What do the botanists know?
Our lives should go between the lichen and the bark. The eye may
see for the hand, but not for the mind. We are still being born,
and have as yet but a dim vision of sea and land, sun, moon and
stars, and shall not see clearly till after nine days at least.
That is a pathetic inquiry among travellers and geographers after
the site of ancient Troy. It is not near where they think it is.

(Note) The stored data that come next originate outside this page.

$ cat config.mk
export PLATFORM = sky130hd
export DESIGN_NAME = rx4
export DESIGN_NICKNAME = d
export VERILOG_FILES = /design/src/rtl/rx4.sv
export SDC_FILE = /design/constraint.sdc
export NUM_CORES = 1
export LEC_CHECK = 0
export BUFFER_PORTS_ARGS = -buffer_cell sky130_fd_sc_hd__buf_2
export CAP_MARGIN = 40
export CORE_ASPECT_RATIO = 0.8
export CORE_MARGIN = 3
export CORE_UTILIZATION = 53
export CTS_CLUSTER_SIZE = 12
export DETAILED_ROUTE_END_ITERATION = 12
export PLACE_DENSITY = 0.81
export SETUP_SLACK_MARGIN = 0.3
export SYNTH_ARGS = -nofsm -noshare
export SYNTH_HDL_FRONTEND = slang
export SYNTH_SLANG_ARGS = --single-unit
$ cat constraint.sdc
create_clock -name clk -period 2.5 [get_ports clk]
set_input_delay 0.25 -clock clk [delete_from_list [all_inputs] [get_ports clk]]
set_output_delay 0.25 -clock clk [all_outputs]
set_load 0.05 [all_outputs]
$ cat src/rtl/rx4.sv
// rx4: UART 8N1 receiver that packs four consecutive bytes into one 32-bit
// word. The first byte received lands in data_out[7:0], the fourth in
// data_out[31:24]. A one-cycle valid pulse marks each completed word.
// A bad stop bit pulses frame_err and throws away the partial word.
//
// Optional build macro RX4_TIMEOUT_EN: when it is defined, a partial word is
// discarded (with a frame_err pulse) after TIMEOUT_BITS idle bit-times.
// When it is undefined, a partial word waits indefinitely for its remaining
// bytes.
module rx4 #(
    parameter int CLKS_PER_BIT = 104,
    parameter int TIMEOUT_BITS = 40
) (
    input  logic        clk,
    input  logic        rst,
    input  logic        din,
    output logic [31:0] data_out,
    output logic        valid,
    output logic        frame_err,
    output logic        busy
);

    localparam int CNT_W = $clog2(CLKS_PER_BIT) + 1;
    localparam logic [CNT_W-1:0] HALF_M1 = CNT_W'(CLKS_PER_BIT / 2 - 1);
    localparam logic [CNT_W-1:0] FULL_M1 = CNT_W'(CLKS_PER_BIT - 1);

    // Centre sampling needs at least a few cycles per bit.
    if (CLKS_PER_BIT < 4 || TIMEOUT_BITS < 1) begin : g_param_check
        $error("rx4: CLKS_PER_BIT must be >= 4 and TIMEOUT_BITS >= 1");
    end

    typedef enum logic [2:0] {
        S_IDLE,
        S_START,
        S_DATA,
        S_STOP,
        S_WAIT_IDLE
    } state_t;

    state_t           state;
    logic             din_p0;
    logic             din_p1;
    logic             din_p2;
    logic             fall_edge;
    logic             timeout_hit;
    logic [CNT_W-1:0] cnt;
    logic [2:0]       bit_idx;
    logic [1:0]       byte_idx;
    logic [7:0]       shift_reg;
    logic [7:0]       lane0;
    logic [7:0]       lane1;
    logic [7:0]       lane2;

    // din is asynchronous: two flops for metastability, a third to hold the
    // previous synchronised value for start-edge detection.
    always_ff @(posedge clk or posedge rst) begin
        if (rst) begin
            din_p0 <= 1'b1;
            din_p1 <= 1'b1;
            din_p2 <= 1'b1;
        end else begin
            din_p0 <= din;
            din_p1 <= din_p0;
            din_p2 <= din_p1;
        end
    end

    assign fall_edge = din_p2 & ~din_p1;

`ifdef RX4_TIMEOUT_EN
    localparam int TO_CYCLES = TIMEOUT_BITS * CLKS_PER_BIT;
    localparam int TO_W      = $clog2(TO_CYCLES) + 1;

    logic [TO_W-1:0] tcnt;

    // Idle time spent with a partial word pending; restarts on any start edge.
    always_ff @(posedge clk or posedge rst) begin
        if (rst) begin
            tcnt <= '0;
        end else if (state != S_IDLE || byte_idx == 2'd0 || fall_edge || timeout_hit) begin
            tcnt <= '0;
        end else begin
            tcnt <= tcnt + TO_W'(1);
        end
    end

    assign timeout_hit = (state == S_IDLE) && (byte_idx != 2'd0) &&
                         (tcnt == TO_W'(TO_CYCLES - 1));
`else
    assign timeout_hit = 1'b0;
`endif

    // Receive state machine: bit timing, byte assembly, word hand-off and
    // all registered outputs.
    always_ff @(posedge clk or posedge rst) begin
        if (rst) begin
            state     <= S_IDLE;
            cnt       <= '0;
            bit_idx   <= '0;
            byte_idx  <= '0;
            shift_reg <= '0;
            lane0     <= '0;
            lane1     <= '0;
            lane2     <= '0;
            data_out  <= '0;
            valid     <= 1'b0;
            frame_err <= 1'b0;
            busy      <= 1'b0;
        end else begin
            valid     <= 1'b0;
            frame_err <= 1'b0;
            case (state)
                S_IDLE: begin
                    cnt <= '0;
                    if (fall_edge) begin
                        state <= S_START;
                        busy  <= 1'b1;
                    end else if (timeout_hit) begin
                        byte_idx  <= 2'd0;
                        busy      <= 1'b0;
                        frame_err <= 1'b1;
                    end
                end

                S_START: begin
                    if (cnt == HALF_M1) begin
                        cnt <= '0;
                        if (!din_p1) begin
                            state   <= S_DATA;
                            bit_idx <= 3'd0;
                        end else begin
                            // Glitch: no error, partial word kept. Only drop
                            // busy if no word was in progress.
                            state <= S_IDLE;
                            if (byte_idx == 2'd0) begin
                                busy <= 1'b0;
                            end
                        end
                    end else begin
                        cnt <= cnt + CNT_W'(1);
                    end
                end

                S_DATA: begin
                    if (cnt == FULL_M1) begin
                        cnt       <= '0;
                        shift_reg <= {din_p1, shift_reg[7:1]};
                        if (bit_idx == 3'd7) begin
                            state <= S_STOP;
                        end else begin
                            bit_idx <= bit_idx + 3'd1;
                        end
                    end else begin
                        cnt <= cnt + CNT_W'(1);
                    end
                end

                S_STOP: begin
                    if (cnt == FULL_M1) begin
                        cnt <= '0;
                        if (din_p1) begin
                            state <= S_IDLE;
                            case (byte_idx)
                                2'd0: lane0 <= shift_reg;
                                2'd1: lane1 <= shift_reg;
                                2'd2: lane2 <= shift_reg;
                                default: begin
                                    // Last byte goes straight into the word so a
                                    // partial word never reaches data_out.
                                    data_out <= {shift_reg, lane2, lane1, lane0};
                                    valid    <= 1'b1;
                                    busy     <= 1'b0;
                                end
                            endcase
                            byte_idx <= byte_idx + 2'd1;
                        end else begin
                            frame_err <= 1'b1;
                            byte_idx  <= 2'd0;
                            busy      <= 1'b0;
                            state     <= S_WAIT_IDLE;
                        end
                    end else begin
                        cnt <= cnt + CNT_W'(1);
                    end
                end

                S_WAIT_IDLE: begin
                    // Hold off until the line returns high so a break is not
                    // taken as a new start bit.
                    cnt <= '0;
                    if (din_p1) begin
                        state <= S_IDLE;
                    end
                end

                default: begin
                    state <= S_IDLE;
                end
            endcase
        end
    end

endmodule

==> results of run 1 <==
==> per-stage QoR <==
step	instances	area, µm²	util
after floorplan	271	3790	-
after global placement	391	4100	0.615
final	413	4390	0.658
after detailed placement	391	4100	0.615
after global routing	413	4390	0.658
after CTS	410	4340	0.651
==> layer usage <==
layer	track usage	share of wire	vias up	routed length, µm
met5	0	0	-	0
met4	0.0606	0.012	0	87
met3	0.0509	0.038	9	272
met2	0.290	0.47	55	3400
met1	0.247	0.48	1161	3490
li1	-	-	1080	-
==> power groups by stage <==
| stage | Sequential, mW | Combinational, mW | Clock (mW) |
|---|---|---|---|
| after detailed placement | 1.54 | 0.447 | 0 |
| final | 1.51 | 0.454 | 0.974 |
| after CTS | 1.51 | 0.453 | 0.991 |
| after global routing | 1.52 | 0.497 | 1.06 |
| after global placement | 1.54 | 0.433 | 0 |
| after floorplan | 1.53 | 0.327 | 0 |
==> final cells by class <==
cell class                 count  share of cell area
clock buffer                  11              0.0322
clock inverter                 5              0.0128
inverter                       3             0.00342
multi-input combinational    171               0.355
sequential                    86               0.492
tap                           84              0.0240
timing repair buffer          53              0.0813
==> cell usage in the layout, fill, tap and decap left out, drive strengths merged, types with 3 or more instances in the layout <==
| cell | n |
|---|---|
| buf | 50 |
| nor2 | 8 |
| nor4 | 3 |
| dfrtp | 83 |
| dfstp | 3 |
| nand3 | 8 |
| nand2b | 3 |
| mux2i | 3 |
| o21ai | 12 |
| a21oi | 7 |
| nor3 | 6 |
| ha | 7 |
| mux2 | 67 |
| inv | 3 |
| clkbuf | 12 |
| o211ai | 3 |
| nand2 | 15 |
| and3 | 5 |
==> how the worst max path moves through the flow <==
stage	cells after the start	start	end	slack [ns]
2_1_floorplan	6	cnt[3]	lane0[0]	0.31
5_1_grt	5	cnt[4]	lane0[6]	0.31
6_report	5	cnt[4]	lane0[6]	0.37
3_5_place_dp	4	cnt[4]	lane0[6]	0.13
4_1_cts	6	cnt[4]	data_out[31]	0.35
3_3_place_gp	4	cnt[4]	lane0[0]	0.21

When a thing is decayed and gone, how indistinct must be the
place it occupied!
The anecdotes of modern astronomy affect me in the same way as do
those faint revelations of the Real which are vouchsafed to men
from time to time, or rather from eternity to eternity. When I
remember the history of that faint light in our firmament, which
we call Venus, which ancient men regarded, and which most modern
men still regard, as a bright spark attached to a hollow sphere
revolving about our earth, but which we have discovered to be
_another world_, in itself,--how Copernicus, reasoning long and
patiently about the matter, predicted confidently concerning it,
before yet the telescope had been invented, that if ever men came
to see it more clearly than they did then, they would discover
that it had phases like our moon, and that within a century after
his death the telescope was invented, and that prediction
verified, by Galileo,--I am not without hope that we may, even
here and now obtain some accurate information concerning that
OTHER WORLD which the instinct of mankind has so long predicted.